### Given information:

::::::

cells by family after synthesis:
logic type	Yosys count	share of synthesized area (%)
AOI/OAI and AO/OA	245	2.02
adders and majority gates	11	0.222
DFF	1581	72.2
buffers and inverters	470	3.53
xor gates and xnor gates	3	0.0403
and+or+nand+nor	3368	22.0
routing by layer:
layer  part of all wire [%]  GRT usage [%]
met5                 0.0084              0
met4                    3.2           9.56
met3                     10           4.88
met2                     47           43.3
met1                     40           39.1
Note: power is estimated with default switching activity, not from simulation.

::::::

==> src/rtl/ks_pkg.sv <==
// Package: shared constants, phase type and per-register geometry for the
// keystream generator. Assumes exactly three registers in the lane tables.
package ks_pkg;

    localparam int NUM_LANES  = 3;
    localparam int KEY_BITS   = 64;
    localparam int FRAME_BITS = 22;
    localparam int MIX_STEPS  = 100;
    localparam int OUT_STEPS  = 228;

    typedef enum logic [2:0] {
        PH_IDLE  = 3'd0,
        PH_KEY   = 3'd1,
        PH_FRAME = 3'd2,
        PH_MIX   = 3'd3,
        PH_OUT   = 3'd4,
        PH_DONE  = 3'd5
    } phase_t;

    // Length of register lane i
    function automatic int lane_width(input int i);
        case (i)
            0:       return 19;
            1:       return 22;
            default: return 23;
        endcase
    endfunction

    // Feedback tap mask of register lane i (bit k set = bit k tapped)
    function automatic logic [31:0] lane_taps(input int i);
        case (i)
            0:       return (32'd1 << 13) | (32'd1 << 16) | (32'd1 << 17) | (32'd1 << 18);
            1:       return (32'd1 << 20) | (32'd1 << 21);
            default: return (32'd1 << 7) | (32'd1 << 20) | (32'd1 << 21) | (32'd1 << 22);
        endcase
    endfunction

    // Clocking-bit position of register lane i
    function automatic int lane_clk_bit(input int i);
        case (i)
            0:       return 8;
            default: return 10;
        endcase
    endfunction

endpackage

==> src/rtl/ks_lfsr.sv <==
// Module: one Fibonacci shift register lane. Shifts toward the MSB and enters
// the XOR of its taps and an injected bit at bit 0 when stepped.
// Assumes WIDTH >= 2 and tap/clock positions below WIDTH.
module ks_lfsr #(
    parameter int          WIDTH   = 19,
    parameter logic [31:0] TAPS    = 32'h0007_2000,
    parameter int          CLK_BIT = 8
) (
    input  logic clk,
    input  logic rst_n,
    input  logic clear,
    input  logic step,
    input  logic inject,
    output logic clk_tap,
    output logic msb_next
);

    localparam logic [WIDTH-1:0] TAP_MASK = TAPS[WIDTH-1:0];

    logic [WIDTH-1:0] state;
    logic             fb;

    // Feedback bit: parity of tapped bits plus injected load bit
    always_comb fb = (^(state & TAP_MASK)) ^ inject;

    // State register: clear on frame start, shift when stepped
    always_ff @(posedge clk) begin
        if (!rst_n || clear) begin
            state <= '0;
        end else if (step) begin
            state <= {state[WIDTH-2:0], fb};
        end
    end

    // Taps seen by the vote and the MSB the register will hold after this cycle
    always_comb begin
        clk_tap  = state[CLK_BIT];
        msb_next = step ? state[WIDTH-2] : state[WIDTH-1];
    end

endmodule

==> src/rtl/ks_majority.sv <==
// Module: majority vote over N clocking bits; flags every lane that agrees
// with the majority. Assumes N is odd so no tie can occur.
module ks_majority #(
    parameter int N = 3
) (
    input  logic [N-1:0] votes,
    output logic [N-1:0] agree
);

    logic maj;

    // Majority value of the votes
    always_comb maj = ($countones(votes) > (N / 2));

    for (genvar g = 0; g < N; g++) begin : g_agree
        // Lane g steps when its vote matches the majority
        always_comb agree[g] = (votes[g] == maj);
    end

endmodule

::::::

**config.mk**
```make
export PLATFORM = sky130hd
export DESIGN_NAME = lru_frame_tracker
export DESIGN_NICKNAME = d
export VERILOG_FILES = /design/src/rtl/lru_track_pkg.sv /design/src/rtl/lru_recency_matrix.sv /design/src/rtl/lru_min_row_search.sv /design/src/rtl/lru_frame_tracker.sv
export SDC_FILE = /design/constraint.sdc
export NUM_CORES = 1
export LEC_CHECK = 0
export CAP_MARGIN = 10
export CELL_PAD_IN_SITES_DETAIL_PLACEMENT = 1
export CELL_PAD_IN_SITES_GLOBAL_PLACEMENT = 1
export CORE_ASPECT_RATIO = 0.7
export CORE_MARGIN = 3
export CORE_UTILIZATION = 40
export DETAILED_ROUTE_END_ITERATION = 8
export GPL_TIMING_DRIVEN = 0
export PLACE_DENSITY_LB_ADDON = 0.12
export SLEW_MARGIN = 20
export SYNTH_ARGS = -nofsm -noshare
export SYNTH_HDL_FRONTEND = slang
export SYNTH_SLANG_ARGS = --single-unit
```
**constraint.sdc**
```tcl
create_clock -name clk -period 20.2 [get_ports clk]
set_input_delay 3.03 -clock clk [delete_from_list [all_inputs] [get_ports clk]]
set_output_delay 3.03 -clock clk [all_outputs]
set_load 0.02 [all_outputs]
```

::::::

### What is needed:
Copy the lines of the data above exactly as written, beginning with the line containing "GRT usage [%]" and ending with the line containing "Note: power is", and leave out all other lines.

### Written answer:
layer  part of all wire [%]  GRT usage [%]
met5                 0.0084              0
met4                    3.2           9.56
met3                     10           4.88
met2                     47           43.3
met1                     40           39.1
Note: power is estimated with default switching activity, not from simulation.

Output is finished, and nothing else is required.